Stored dataset items —
┌────────
**config.mk**
```make
export PLATFORM = sky130hd
export DESIGN_NAME = seg7_scan_driver
export DESIGN_NICKNAME = d
export VERILOG_FILES = /design/src/rtl/seg7_pkg.sv /design/src/rtl/seg7_decode.sv /design/src/rtl/seg7_scan_driver.sv
export SDC_FILE = /design/constraint.sdc
export NUM_CORES = 1
export LEC_CHECK = 0
export CORE_MARGIN = 8
export CORE_UTILIZATION = 45
export DETAILED_ROUTE_END_ITERATION = 10
export PLACE_DENSITY = 0.69
export SYNTH_ARGS = -nofsm -noshare
export SYNTH_HDL_FRONTEND = slang
export SYNTH_SLANG_ARGS = --single-unit
```
**constraint.sdc**
```tcl
create_clock -name clk -period 6.95 [get_ports clk]
set_input_delay 0.695 -clock clk [delete_from_list [all_inputs] [get_ports clk]]
set_output_delay 0.695 -clock clk [all_outputs]
set_load 0.01 [all_outputs]
```
**src/rtl/seg7_pkg.sv**
```systemverilog
// Shared constants for the seven-segment scan driver: segment bit positions,
// the active-high hex glyph table and the all-off pattern.
package seg7_pkg;

    localparam int SEG_A = 0;
    localparam int SEG_B = 1;
    localparam int SEG_C = 2;
    localparam int SEG_D = 3;
    localparam int SEG_E = 4;
    localparam int SEG_F = 5;
    localparam int SEG_G = 6;

    localparam logic [6:0] SEG_OFF = 7'h00;

    // Glyphs in {g,f,e,d,c,b,a} order, active-high, for hex 0..F
    localparam logic [6:0] SEG_TABLE [16] = '{
        7'h3F, 7'h06, 7'h5B, 7'h4F, 7'h66, 7'h6D, 7'h7D, 7'h07,
        7'h7F, 7'h6F, 7'h77, 7'h7C, 7'h39, 7'h5E, 7'h79, 7'h71
    };

endpackage

```
**src/rtl/seg7_decode.sv**
```systemverilog
// Combinational hex nibble to {g..a} segment decoder, always active-high;
// output polarity is handled by the parent.
module seg7_decode
    import seg7_pkg::*;
(
    input  logic [3:0] nibble,
    output logic [6:0] seg
);

    assign seg = SEG_TABLE[nibble];

endmodule

```
**src/rtl/seg7_scan_driver.sv**
```systemverilog
// Time-multiplexed seven-segment driver with per-digit dp, live blank mask and
// a one-cycle anti-ghost gap per slot. Define SEG7_LZB_EN for leading-zero blanking.
module seg7_scan_driver
    import seg7_pkg::*;
#(
    parameter int DIGITS     = 4,
    parameter int DIV        = 50000,
    parameter int ACTIVE_LOW = 1
) (
    input  logic                  clk,
    input  logic                  reset,
    input  logic                  load,
    input  logic [4*DIGITS-1:0]   data,
    input  logic [DIGITS-1:0]     dp,
    input  logic [DIGITS-1:0]     blank,
    output logic [6:0]            sm_duan,
    output logic                  sm_dp,
    output logic [DIGITS-1:0]     sm_wei,
    output logic                  frame
);

    localparam int   PC_W  = (DIV > 1) ? $clog2(DIV) : 1;
    localparam int   IDX_W = (DIGITS > 1) ? $clog2(DIGITS) : 1;
    localparam logic POL   = (ACTIVE_LOW != 0);

    logic [PC_W-1:0]     pc;
    logic [IDX_W-1:0]    idx;
    logic [4*DIGITS-1:0] data_sh;
    logic [DIGITS-1:0]   dp_sh;
    logic [DIGITS-1:0]   lz_mask;
    logic                slot_end;
    logic                frame_end;

    assign slot_end  = (pc == PC_W'(DIV - 1));
    assign frame_end = slot_end && (idx == IDX_W'(DIGITS - 1));

    always_ff @(posedge clk) begin
        if (reset) begin
            pc  <= '0;
            idx <= '0;
        end else begin
            pc <= slot_end ? '0 : pc + PC_W'(1);
            if (slot_end) begin
                idx <= frame_end ? '0 : idx + IDX_W'(1);
            end
        end
    end

    always_ff @(posedge clk) begin
        if (reset) begin
            data_sh <= '0;
            dp_sh   <= '0;
        end else if (load) begin
            data_sh <= data;
            dp_sh   <= dp;
        end
    end

`ifdef SEG7_LZB_EN
    logic zero_run;

    // Walk down from the most significant digit; digit 0 is never blanked
    always_comb begin
        lz_mask  = '0;
        zero_run = 1'b1;
        for (int i = DIGITS - 1; i >= 1; i--) begin
            zero_run   = zero_run && (data_sh[4*i +: 4] == 4'h0);
            lz_mask[i] = zero_run;
        end
    end
`else
    assign lz_mask = '0;
`endif

    logic [3:0]        cur_nib;
    logic              cur_dp;
    logic              cur_blank;
    logic              cur_lz;
    logic              suppress;
    logic [6:0]        seg_dec;
    logic [6:0]        duan_nxt;
    logic              dp_nxt;
    logic [DIGITS-1:0] wei_nxt;

    always_comb begin
        cur_nib   = 4'h0;
        cur_dp    = 1'b0;
        cur_blank = 1'b0;
        cur_lz    = 1'b0;
        for (int i = 0; i < DIGITS; i++) begin
            if (idx == IDX_W'(i)) begin
                cur_nib   = data_sh[4*i +: 4];
                cur_dp    = dp_sh[i];
                cur_blank = blank[i];
                cur_lz    = lz_mask[i];
            end
        end
    end

    seg7_decode u_decode (
        .nibble (cur_nib),
        .seg    (seg_dec)
    );

    always_comb begin
        suppress = cur_blank || cur_lz || slot_end;
        duan_nxt = suppress ? SEG_OFF : seg_dec;
        dp_nxt   = !suppress && cur_dp;
        wei_nxt  = suppress ? '0 : (DIGITS'(1) << idx);
    end

    // Output register: polarity applied here
    always_ff @(posedge clk) begin
        if (reset) begin
            sm_duan <= {7{POL}};
            sm_dp   <= POL;
            sm_wei  <= {DIGITS{POL}};
            frame   <= 1'b0;
        end else begin
            sm_duan <= duan_nxt ^ {7{POL}};
            sm_dp   <= dp_nxt ^ POL;
            sm_wei  <= wei_nxt ^ {DIGITS{POL}};
            frame   <= frame_end;
        end
    end

endmodule

```
==> qor.csv, run 1 <==
stage,metric,value,unit
floorplanning,die_area,7910,µm²
clock_tree,cts_buffer_depth,2,
clock_tree,clock-root-buffer,clkbuf_8,
grt,gr-usage-all-layers,0.123,
grt,grt_start_max_net_pins,25,
logic_synthesis,synth-simple-area-share,0.227,
logic_synthesis,async_flop_share,0,
routing,first_pass_iters,4,
timing,rsz0062_at_grt,no,
layout,design_area,2880,µm²
clock_tree,cts_hold_buffers,0,
status,status,completed,
worst_setup_path,cpMaxStageDelayCell,a31oi_1,
timing,finalHoldViolCount,0,
min_path,hp-class,reg2reg,
placed_design,placed_area,2790,µm²
layout,final_cells,352,
clock_tree,cts_buffers,5,
power_and_ir_drop,power_density,188,nW/µm²
worst_setup_path,path_class,in2reg,
layout,antennaDiodeCount,0,
worst_setup_path,required,7.08,ns
layout,fillers,482,
timing,setup_viol_count_final,0,
worst_setup_path,cp.buffers_inverters,1,
timing,finClkSkew,0.00565,ns
layout,final_nets,319,
logic_synthesis,yosysTopAreaCellShare,0.427,
routing,drc,0,
worst_setup_path,cp_max_fo,24,
logic_synthesis,synth_largest_area_cell,dfxtp_1,
logic_synthesis,ys_ff_latch,51,
power_and_ir_drop,p_leak,1.15,nW
logic_synthesis,yosysWarningCount,0,
routing,wl_per_cell,13.2,µm
floorplanning,start_util,0.469,
logic_synthesis,synth_edf_count,0,
placed_design,gp_congestion,0.769,
min_path,hold_path_depth,1,
logic_synthesis,synth.lib_cells_used.distinct,45,
worst_setup_path,path_cells,clkdlybuf4s50_1 > nand2b_1 > a31oi_1 > o311ai_1,
clock_tree,post_cts_buffers,0,
routing,num_vias,1727,
floorplanning,fp.dieH,88.9,µm
logic_synthesis,synth-adder-area-share,0.0575,
placed_design,post-place-ws,3.45,ns
floorplanning,die_w,88.9,µm
worst_setup_path,critPathTopFamily,compound AO/OA/AOI/OAI gates,
min_path,hp-start,pc[0],
worst_setup_path,cp-end-kind,flip-flop,
routing,final_antenna_net_count,0,
layout,area_delta_synth_final,20.2,%
timing,tightest_slew,1.14,ns
timing,tns,0,ns
power_and_ir_drop,vdd_drop_max,0.115,mV
timing,period_share,0.452,
logic_synthesis,synthMuxAreaShare,0.106,
layout,drive_gt1_frac,0.0816,
routing,drtIter0Drc,90,
placed_design,placed_cells,344,
clock_tree,cts_tree,done,
worst_setup_path,max_stage_delay,0.88,ns
grt,antenna_found_initial,0,
floorplanning,row_count,26,
logic_synthesis,synth-compound-area-share,0.0821,
flow_run,drv_cap,0,
clock_tree,cts_resized,0,
floorplanning,ios,40,
floorplanning,coreArea,5110,µm²
logic_synthesis,syn_inst,247,
worst_setup_path,worstReg2RegEnd,sm_duan[6],
grt,grt_pass1_wl,7660,µm
grt,grt-ovfl-total,0,
clock_tree,clk_pin_slew,0.09,ns
timing,slew_headroom,0.236,
clock_tree,clock-sinks,51,
logic_synthesis,avgSynthCellArea,9.69,µm²
grt,grt_pass1_vias,1647,
placed_design,dp_hpwl,3430,µm
routing,viasPerCell,4.91,
logic_synthesis,ys_top_cells_by_area,"dfxtp_1 43%, mux2i_1 9.2%, nor2_1 6.6%, ha_1 5.8%, nand2_1 3.1%",
worst_setup_path,timing.rr.start,idx[0],
worst_setup_path,cp.arrival,3.27,ns
logic_synthesis,synth_top_family_by_area,simple AND/OR/NAND/NOR gates,
worst_setup_path,regToRegSetupSlack,4.26,ns
logic_synthesis,yosysSeqAreaShare,0.427,
timing,final.setup.worst_slack,3.81,ns
worst_setup_path,startpoint_type,input pin,
logic_synthesis,synthXorXnorAreaFrac,0.0549,
min_path,hold_path_end,pc[0],
timing,fmax,318,MHz
worst_setup_path,ff2ff_path_depth,10,
timing,min_period,3.14,ns
timing,slew_viol_final,0,
logic_synthesis,syn_area,2390,µm²
logic_synthesis,synth_fp_nets,285,
clock_tree,cts.htree.levels,2,
routing,wl,4630,µm
placed_design,io_buffers,39,
clock_tree,clk_latency,0.30,ns
logic_synthesis,ys.flop_type,dfxtp_1,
└────────
TASK DESCRIPTION —
May I have exactly the lines from the one containing "timing,min_period,3.14,ns" through the last line of the data, both included?

YOUR SOLUTION —
timing,min_period,3.14,ns
timing,slew_viol_final,0,
logic_synthesis,syn_area,2390,µm²
logic_synthesis,synth_fp_nets,285,
clock_tree,cts.htree.levels,2,
routing,wl,4630,µm
placed_design,io_buffers,39,
clock_tree,clk_latency,0.30,ns
logic_synthesis,ys.flop_type,dfxtp_1,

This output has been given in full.